Questa nuova tendenza nacque dagli esiti dell’esperimento di Elton Mayo (1880-1949) negli stabilimenti della Western Electric Company nel 1924 (Bonazzi, 2008). Elton Mayo fu l’artefice di un esperimento che, inaspettatamente, mise a nudo l’evidenza (e l’importanza) della natura relazionale e sociale di un individuo in una organizzazione. Nel 1924 in un sobborgo di Chicago, nello stabilimento della Western Electric Company, presso le Officine Hawthorne, furono avviate una serie di ricerche sperimentali su come variazioni delle condizioni tra il fattore illuminazione e il fattore rendimento influivano sul livello di produttività. I dirigenti dell’epoca elaborarono ipotesi e osservazioni basate sulla credenza che il fattore ambientale (come l’illuminazione) fosse un elemento prioritario per innalzare il livello di rendimento rispetto ai margini di miglioramento.

In realtà, però, il risultato fu diverso: sebbene in alcuni momenti l’aumento dell’illuminazione portava a un aumento della produttività, il livello di illuminazione non modificava il rendimento in modo stabile. I risultati emersero in modo più evidente quando i ricercatori, messi a confronto con gli operai (che lavoravano a stretto contatto con loro), compresero il “fattore umano”. Ci si rivoluzionava, in tal modo, la visione meccanicistica del lavoro e del dipendente che, da semplice operatore inserito in una catena di montaggio, assumeva un ruolo relazionale. I lavoratori, consapevoli di essere sotto osservazione per studi sull’ottimizzazione delle proprie condizioni lavorative, mettevano in atto migliori prestazioni aumentando la produttività.

Fattori puramente tecnici, come la fonte d’illuminazione, prescindevano, invece, dalla performance di gruppo. La constatazione, da parte dei lavoratori, di essere al centro dell’attenzione faceva crescere in loro un senso di coinvolgimento che si intensificava e si consolidava attraverso il tempo in cui, i dipendenti, interagivano con l’equipe di ricercatori di Mayo.

Questo fatto, instillava, secondo lo studioso, emozioni positive nei lavoratori che si sentivano persone considerate e non ingranaggi di una macchina. Il contesto “comunicativo e coinvolgente” aveva individualmente prodotto una maggiore autostima, motivazione e soddisfazione lavorativa come fattori funzionali all’aumento della produttività. Questo esito fu chiamato effetto Hawthorne ed è vòlto ad indicare un nuovo sistema di credenze secondo il quale quando i lavoratori sono consci di essere oggetto di attenzione e osservazione offrono più risorse. Questo effetto aprì una strada alternativa allo solo aspetto economico come unico motivo di motivazione al lavoro (Taylor, Ford), con una conseguente rivalutazione del benessere lavorativo attraverso il miglioramento del clima aziendale.

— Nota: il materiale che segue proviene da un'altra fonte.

**config.mk**
```make
export PLATFORM = sky130hd
export DESIGN_NAME = jt6295_accn_flat
export DESIGN_NICKNAME = d
export VERILOG_FILES = /design/src/rtl/jt6295_accn_if.sv /design/src/rtl/jt6295_accn.sv /design/src/flat_wrapper.sv
export SDC_FILE = /design/constraint.sdc
export NUM_CORES = 1
export LEC_CHECK = 0
export CAP_MARGIN = 20
export CORE_MARGIN = 1.5
export CORE_UTILIZATION = 40
export CTS_CLUSTER_DIAMETER = 60
export DETAILED_ROUTE_END_ITERATION = 12
export SETUP_SLACK_MARGIN = 0.15
export SLEW_MARGIN = 20
export SYNTH_ARGS = -nofsm -noshare
export SYNTH_HDL_FRONTEND = slang
export SYNTH_SLANG_ARGS = --single-unit
```
**constraint.sdc**
```tcl
create_clock -name clk -period 11 [get_ports clk]
set_clock_uncertainty 0.1 [all_clocks]
set_input_delay 2.2 -clock clk [delete_from_list [all_inputs] [get_ports clk]]
set_output_delay 2.2 -clock clk [all_outputs]
set_load 0.02 [all_outputs]
```
**src/rtl/jt6295_accn_if.sv**
```systemverilog
// rtl/jt6295_accn_if.sv - strobe/sample bus between the ADPCM voice engine and the channel accumulator
interface jt6295_accn_if #(
  parameter int CW = 2,
  parameter int IW = 12,
  parameter int OW = 14
);
  logic                 cen;
  logic                 cen4;
  logic [CW-1:0]        ch_in;
  logic signed [IW-1:0] sound_in;
  logic signed [OW-1:0] sound_out;
  logic                 sample;
  logic                 ovf;

  modport master (
    output cen, cen4, ch_in, sound_in,
    input  sound_out, sample, ovf
  );

  modport slave (
    input  cen, cen4, ch_in, sound_in,
    output sound_out, sample, ovf
  );
endinterface

```
**src/rtl/jt6295_accn.sv**
```systemverilog
// rtl/jt6295_accn.sv - per-channel accumulate, mix and decimate to one output sample per cen window
// Optional output saturation with overflow flag: define JT6295_ACCN_SAT_EN (default: wrap, ovf tied 0).
module jt6295_accn #(
  parameter int CH    = 4,
  parameter int IW    = 12,
  parameter int OW    = 14,
  parameter int MAXN  = 4,
  parameter int SHIFT = 0
)(
  input  logic          clk,
  input  logic          rst,
  jt6295_accn_if.slave  bus
);
  localparam int CW = (CH > 1) ? $clog2(CH) : 1;
  localparam int AW = IW + $clog2(MAXN) + $clog2(CH);
  localparam int FW = (AW > OW) ? AW : OW;
  localparam logic [CW:0] CH_L = (CW+1)'(CH);

  logic signed [AW-1:0] acc [CH];
  logic signed [AW-1:0] in_ext;
  logic signed [AW-1:0] sum;
  logic signed [AW-1:0] mix;
  logic signed [AW-1:0] shifted;
  logic signed [FW-1:0] wide;
  logic signed [OW-1:0] fmt;
  logic signed [OW-1:0] sound_out_r;
  logic [CH-1:0]        hit;
  logic                 ch_ok;
  logic                 s1_valid;
  logic                 sample_r;

  assign in_ext = AW'(bus.sound_in);
  assign ch_ok  = ({1'b0, bus.ch_in} < CH_L);

  // Out-of-range channel indices never hit, so they neither add nor load.
  always_comb begin
    hit = '0;
    for (int k = 0; k < CH; k++)
      hit[k] = bus.cen4 && ch_ok && (bus.ch_in == CW'(k));
  end

  always_ff @(posedge clk or posedge rst) begin
    if (rst) begin
      for (int k = 0; k < CH; k++)
        acc[k] <= '0;
    end else begin
      for (int k = 0; k < CH; k++) begin
        if (bus.cen)
          acc[k] <= hit[k] ? in_ext : '0;
        else if (hit[k])
          acc[k] <= acc[k] + in_ext;
      end
    end
  end

  // Mix uses the accumulators as they stood before this edge's update.
  always_comb begin
    sum = '0;
    for (int k = 0; k < CH; k++)
      sum = sum + acc[k];
  end

  assign shifted = mix >>> SHIFT;
  assign wide    = FW'(shifted);

`ifdef JT6295_ACCN_SAT_EN
  logic [FW-OW:0] hi;
  logic           clip;
  logic           ovf_r;

  always_comb begin
    hi   = wide[FW-1:OW-1];
    clip = !((&hi) || !(|hi));
    fmt  = wide[OW-1:0];
    if (clip)
      fmt = wide[FW-1] ? {1'b1, {(OW-1){1'b0}}} : {1'b0, {(OW-1){1'b1}}};
  end

  always_ff @(posedge clk or posedge rst) begin
    if (rst)
      ovf_r <= 1'b0;
    else
      ovf_r <= s1_valid && clip;
  end

  assign bus.ovf = ovf_r;
`else
  assign fmt     = OW'(wide);
  assign bus.ovf = 1'b0;
`endif

  always_ff @(posedge clk or posedge rst) begin
    if (rst) begin
      s1_valid    <= 1'b0;
      mix         <= '0;
      sound_out_r <= '0;
      sample_r    <= 1'b0;
    end else begin
      s1_valid <= bus.cen;
      sample_r <= s1_valid;
      if (bus.cen)
        mix <= sum;
      if (s1_valid)
        sound_out_r <= fmt;
    end
  end

  assign bus.sound_out = sound_out_r;
  assign bus.sample    = sample_r;
endmodule

```
**src/flat_wrapper.sv**
```systemverilog
// flat-port wrapper written by rule: the top's interface ports become plain ports
module jt6295_accn_flat 
#(
  parameter int CH    = 4,
  parameter int IW    = 12,
  parameter int OW    = 14,
  parameter int MAXN  = 4,
  parameter int SHIFT = 0
)
  (clk, rst, bus_cen, bus_cen4, bus_ch_in, bus_sound_in, bus_sound_out, bus_sample, bus_ovf);
  jt6295_accn_if #(.CW(2), .IW(IW), .OW(OW)) bus_i ();
  input  logic clk;
  input  logic rst;
  input wire logic [$bits(bus_i.cen)-1:0] bus_cen;
  input wire logic [$bits(bus_i.cen4)-1:0] bus_cen4;
  input wire logic [$bits(bus_i.ch_in)-1:0] bus_ch_in;
  input wire logic [$bits(bus_i.sound_in)-1:0] bus_sound_in;
  output wire logic [$bits(bus_i.sound_out)-1:0] bus_sound_out;
  output wire logic [$bits(bus_i.sample)-1:0] bus_sample;
  output wire logic [$bits(bus_i.ovf)-1:0] bus_ovf;
  assign bus_i.cen = bus_cen;
  assign bus_i.cen4 = bus_cen4;
  assign bus_i.ch_in = bus_ch_in;
  assign bus_i.sound_in = bus_sound_in;
  assign bus_sound_out = bus_i.sound_out;
  assign bus_sample = bus_i.sample;
  assign bus_ovf = bus_i.ovf;
  jt6295_accn #(.CH(CH), .IW(IW), .OW(OW), .MAXN(MAXN), .SHIFT(SHIFT)) u_core (.clk(clk), .rst(rst), .bus(bus_i));
endmodule
```
# After elaboration in Yosys (flattened, before gate mapping)

Index checks and enable logic that the tools add are counted.

Muxes and demuxes: 12
Reduce and logical (&&, ||, !) cells: 9
Equal/unequal tests: 3
Add/sub/neg operators: 7

Operators with widths:

| kind                                                                  | count |
|---|---|
| 16-bit 2-to-1 mux                                                     | 12 |
| 16-bit by 12-bit adder with 16-bit output                             | 4 |
| 14-bit adder                                                          | 3 |
| 2-bit nonzero test                                                    | 4 |
| 2-bit equality test, second input constant                            | 2 |
| 1-bit logical AND                                                     | 4 |
| 2-bit by 1-bit equality test with 1-bit output, second input constant | 1 |
| 2-bit logical NOT                                                     | 1 |

Logic and storage cells: 39
Flip-flop bits (word level): 94
Output and inout port bits: 16

# Logic depth before layout (Yosys ltp)

Depth after elaboration: 4
Depth in mapped cells: 12
Mapped depth without buffers: 12

# Worst setup path after synthesis

OpenSTA, ideal clock, no wires.

Path type: input-to-reg
Start: in bus_sound_in[1]
End: reg u_core.acc[45] (netlist name)
Library setup time: 0.118 ns
Data arrival time: 3.832 ns
Stages: 7
Path slack: 6.950 ns
Cells stage by stage: ha_1 a211oi_2 o211ai_2 a41o_1 o21a_1 mux2_1 a21o_1

Cells in the longest elaborated chain, start to end: 3

RTL lines:

| element                                   | line               | RTL |
|---|---|---|
| start, declared                           | flat_wrapper.sv:17 | `input wire logic [$bits(bus_i.sound_in)-1:0] bus_sound_in;` |
| 16-bit by 12-bit adder with 16-bit output | jt6295_accn.sv:51  | `acc[k] <= acc[k] + in_ext;` |
| 16-bit 2-to-1 mux                         | jt6295_accn.sv:50  | `else if (hit[k])` |
| 16-bit 2-to-1 mux                         | jt6295_accn.sv:48  | `if (bus.cen)` |
| end signal, assigned by index             | jt6295_accn.sv:49  | `acc[k] <= hit[k] ? in_ext : '0;` |
| end signal, assigned by index             | jt6295_accn.sv:51  |  |
| end, declared                             | jt6295_accn.sv:19  | `logic signed [AW-1:0] acc [CH];` |

No other way between the ends. The select of a mux whose other input is x is not followed.
A chain may end at the register's enable or synchronous reset.

# Final worst setup path

Start: in bus_sound_in[11]
End: reg u_core.acc[45] (netlist name)

Cells in the longest elaborated chain, start to end: 3

RTL lines:

| element                                   | line |
|---|---|
| 16-bit by 12-bit adder with 16-bit output | jt6295_accn.sv:51 |
| 16-bit 2-to-1 mux                         | jt6295_accn.sv:50 |
| 16-bit 2-to-1 mux *                       | jt6295_accn.sv:48 |

Mark *: on every way between the ends. The rest lies on a longest branch, timed or not. The select of a mux whose other input is x is not followed.

==> results.toml <==
[run_status]
outcome = "complete, no violations"

[yosys]
synthTopCellsByArea = "dfrtp_1 29%, ha_1 11%, fa_1 8.2%"
synth_edf_count = 0
synth_top_family_by_area = "compound AO/OA/AOI/OAI gates"
ys_warn_count = 0
synth_flop_cell = "dfrtp_1"
yosys.area.top_type = "dfrtp_1"
async_flop_share_pct = 100
synth_area_um2 = 7330
ys_ff_latch = 86
synthMuxAreaShare_pct = 5.40
synth-simple-area-share_pct = 11.2
yosys.area.top_type_share_pct = 29.4
ys_types = 56
synth.net_count = 939
syn_area_per_cell_um2 = 8.87
synth_xor_area_share_pct = 4.42
synth-compound-area-share_pct = 24.6
synth_cells = 826
ys_seq_area_share_pct = 29.4
synth_fa_ha_area_share_pct = 19.3

[sta]
grt_setup_unrepaired = "no"
hold_viol_final = 0
worst_slew_pin_slew_ns = 0.927
relSlewSlack_pct = 38.0
fin_crit_sh_pct = 41.7
fin_hold_ws_ns = 0.392
timing.final.ws_setup_ns = 6.41
setup-violations-final = 0
drv_slew = 0
period_needed_ns = 4.59
fmax_mhz = 218
finalSetupTns_ns = 0

[worst_setup_path]
crit_required_ns = 11.15
start_kind = "input pin"
cp.arrival_ns = 4.74
r2r_cells = 12
endpoint_kind = "flop"
worstSetupPathType = "in -> reg"
crit_fanout = 19
r2r_slack_ns = 6.94

[pwr]
ir_drop_v = 0.0000887
total_power_mw = 1.27
power_switching_uw = 428
leakagePower_nw = 3.65
clkPwrFrac_pct = 30.4
pwr-share-comb_pct = 36.7
internal_power_uw = 840
pwr-share-seq_pct = 32.9
sw_frac_of_total_pct = 33.8
powerDensity_nw_per_um2 = 154

[global_routing]
grt_max_degree = 72
first_global_vias = 5876
grt_first_pass_wirelength_mm = 30.6
grt_util_all_layers_pct = 19.8
grt_overflow = 0
antenna_found_initial = 0

[place]
dp_hpwl_mm = 13.8
portBuffers = 32
pre_cts_slack_ns = 6.06
routabilityCongestion = 0.876

[clock_network]
cts_buffer_depth = 2
cts-resized-gates = 0
cts_buffers = 9
cts_sinks = 86
clkLatencyLatePin_ns = 0.35
root_buffer = "clkbuf_16"
hold_buffers = 0
path_clk_slew_ns = 0.07
cts_max_level = 3
cts_setup_buffers = 0
tritoncts = "done"

[drt]
via_per_inst = 5.60
drcViolationCount = 0
vias = 6057
routedWlPerCell_um = 16.7
dr.pass1.iters = 5
ant_nets = 0
drt_wl_total_mm = 18.1
drt_first_iter_violations = 324

[cells_and_area]
nFillCells = 1769
finish.utilization_pct = 45.7
layout.area.seq_um2 = 2150
area_growth_pct = 12.0
multi_input_area_um2 = 4760
antenna_cells = 0
final_layout_size_suffix_gt1_share_pct = 7.04
fin_nets = 960

[floorplanning]
core_area_um2 = 18000
die_w_um = 138
ios = 34
initial_core_util_pct = 40.8
die_h_um = 138
die_area_um2 = 19100
rows = 49

[hold_path]
min_path_cells = 1
hp-class = "reg -> reg"

[run]
maxCapViolCount = 0
[area by class of cell]
type                            count  area share, %
Tap cell                          229           3.49
Clock inverter                      7           1.77
Timing Repair Buffer               37           4.30
Inverter                           76           3.49
Multi-Input combinational cell    637           58.0
Clock buffer                        9           2.74
Sequential cell                    86           26.2
[per-layer routing]
layer / vias up / global-route usage, % / wire length, µm
met1: 2879 / 28.4 / 9060
met3: 20 / 2.36 / 767
met5: - / 0 / 0
li1: 3022 / - / -
met2: 136 / 30.9 / 7920
met4: 0 / 6.70 / 311
[logic make-up after synthesis]
logic type | count (synthesis)
xor gates and xnor gates | 37
muxes | 36
and+or+nand+nor | 184
DFF | 86
AOI/OAI and AO/OA | 284
other | 1
buffers and inverters | 103
adders and majority gates | 95
[path summary, 6_finish.rpt]
kind	start	to
worst max-delay path	bus_sound_in[11]	u_core.acc[45]
worst min-delay path	u_core.mix[4]	u_core.mix[4]
worst max register to register	u_core.acc[1]	u_core.mix[11]
worst min register to register	u_core.mix[4]	u_core.mix[4]
max in group asynchronous	rst	u_core.acc[19]
min in group asynchronous	rst	u_core.mix[13]
[flip-flops by register name, summed over array words and instances (netlist names)]
signal,flops
u_core.bus.sound_out,14
u_core.mix,14
u_core.s1_valid,1
u_core.bus.sample,1
u_core.acc,56
[synthesized netlist by cell type (9+ instances only)]
cell and count:
a21oi_1 74, mux2i_1 11, mux2_2 22, nor3_1 15
o21ai_0 58, nand2_1 53, a31oi_1 12, clkbuf_1 20
dfrtp_1 86, inv_1 75, fa_1 30, ha_1 65
a21o_1 23, o21a_1 12, o22ai_1 30, xnor2_1 34
nand3_1 13, a211oi_1 13, o211ai_1 9, nor2_1 71
[power by group through the flow]
stage / clock network, mW / logic [mW] / registers (mW)
after floorplan: 0 / 0.310 / 0.442
after global placement: 0 / 0.460 / 0.421
after detailed placement: 0 / 0.465 / 0.424
after CTS: 0.395 / 0.468 / 0.418
after global routing: 0.406 / 0.522 / 0.429
final: 0.385 / 0.465 / 0.417
[metrics by stage]
stage,std cells,instance area [µm²]
final,1081,8210
after global routing,1081,8210
after CTS,1081,8210
after detailed placement,1065,7840
after global placement,1065,7840
after floorplan,826,7330
[critical path, cell delays in order]
cell and delay, ns:
clkdlybuf4s50_1 0.98, ha_1 0.41, or3_1 0.36, o21ai_0 0.08, a31oi_1 0.08, o21a_1 0.14
mux2_1 0.32, a21o_1 0.15
[cells in the final DEF, fill, tap and decap left out, types with 4 or more instances in the layout]
| master | instances |
|---|---|
| a211oi_1 | 13 |
| a21o_1 | 23 |
| a21oi_1 | 74 |
| a31oi_1 | 12 |
| and3_1 | 5 |
| buf_4 | 5 |
| bufinv_16 | 4 |
| clkbuf_16 | 9 |
| clkdlybuf4s50_1 | 31 |
| dfrtp_1 | 86 |
| fa_1 | 30 |
| ha_1 | 65 |
| inv_1 | 74 |
| mux2_2 | 22 |
| mux2i_1 | 11 |
| nand2_1 | 53 |
| nand3_1 | 13 |
| nand3b_1 | 5 |
| nor2_1 | 71 |
| nor2b_1 | 8 |
| nor3_1 | 15 |
| o211ai_1 | 9 |
| o21a_1 | 12 |
| o21ai_0 | 58 |
| o21ai_1 | 6 |
| o21bai_1 | 6 |
| o221ai_1 | 4 |
| o22ai_1 | 30 |
| o311ai_0 | 5 |
| o31a_1 | 5 |
| xnor2_1 | 34 |
Power figures use the tool's default switching activity.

La partecipazione, quindi, è un bisogno relazionale che si traduce nella possibilità di ricevere attenzione e considerazione da parte della dirigenza, al fine di aumentare il senso di coinvolgimento e responsabilizzazione dei collaboratori, smentendo gli insegnamenti di Taylor che fondava tutto esclusivamente sugli incentivi economici.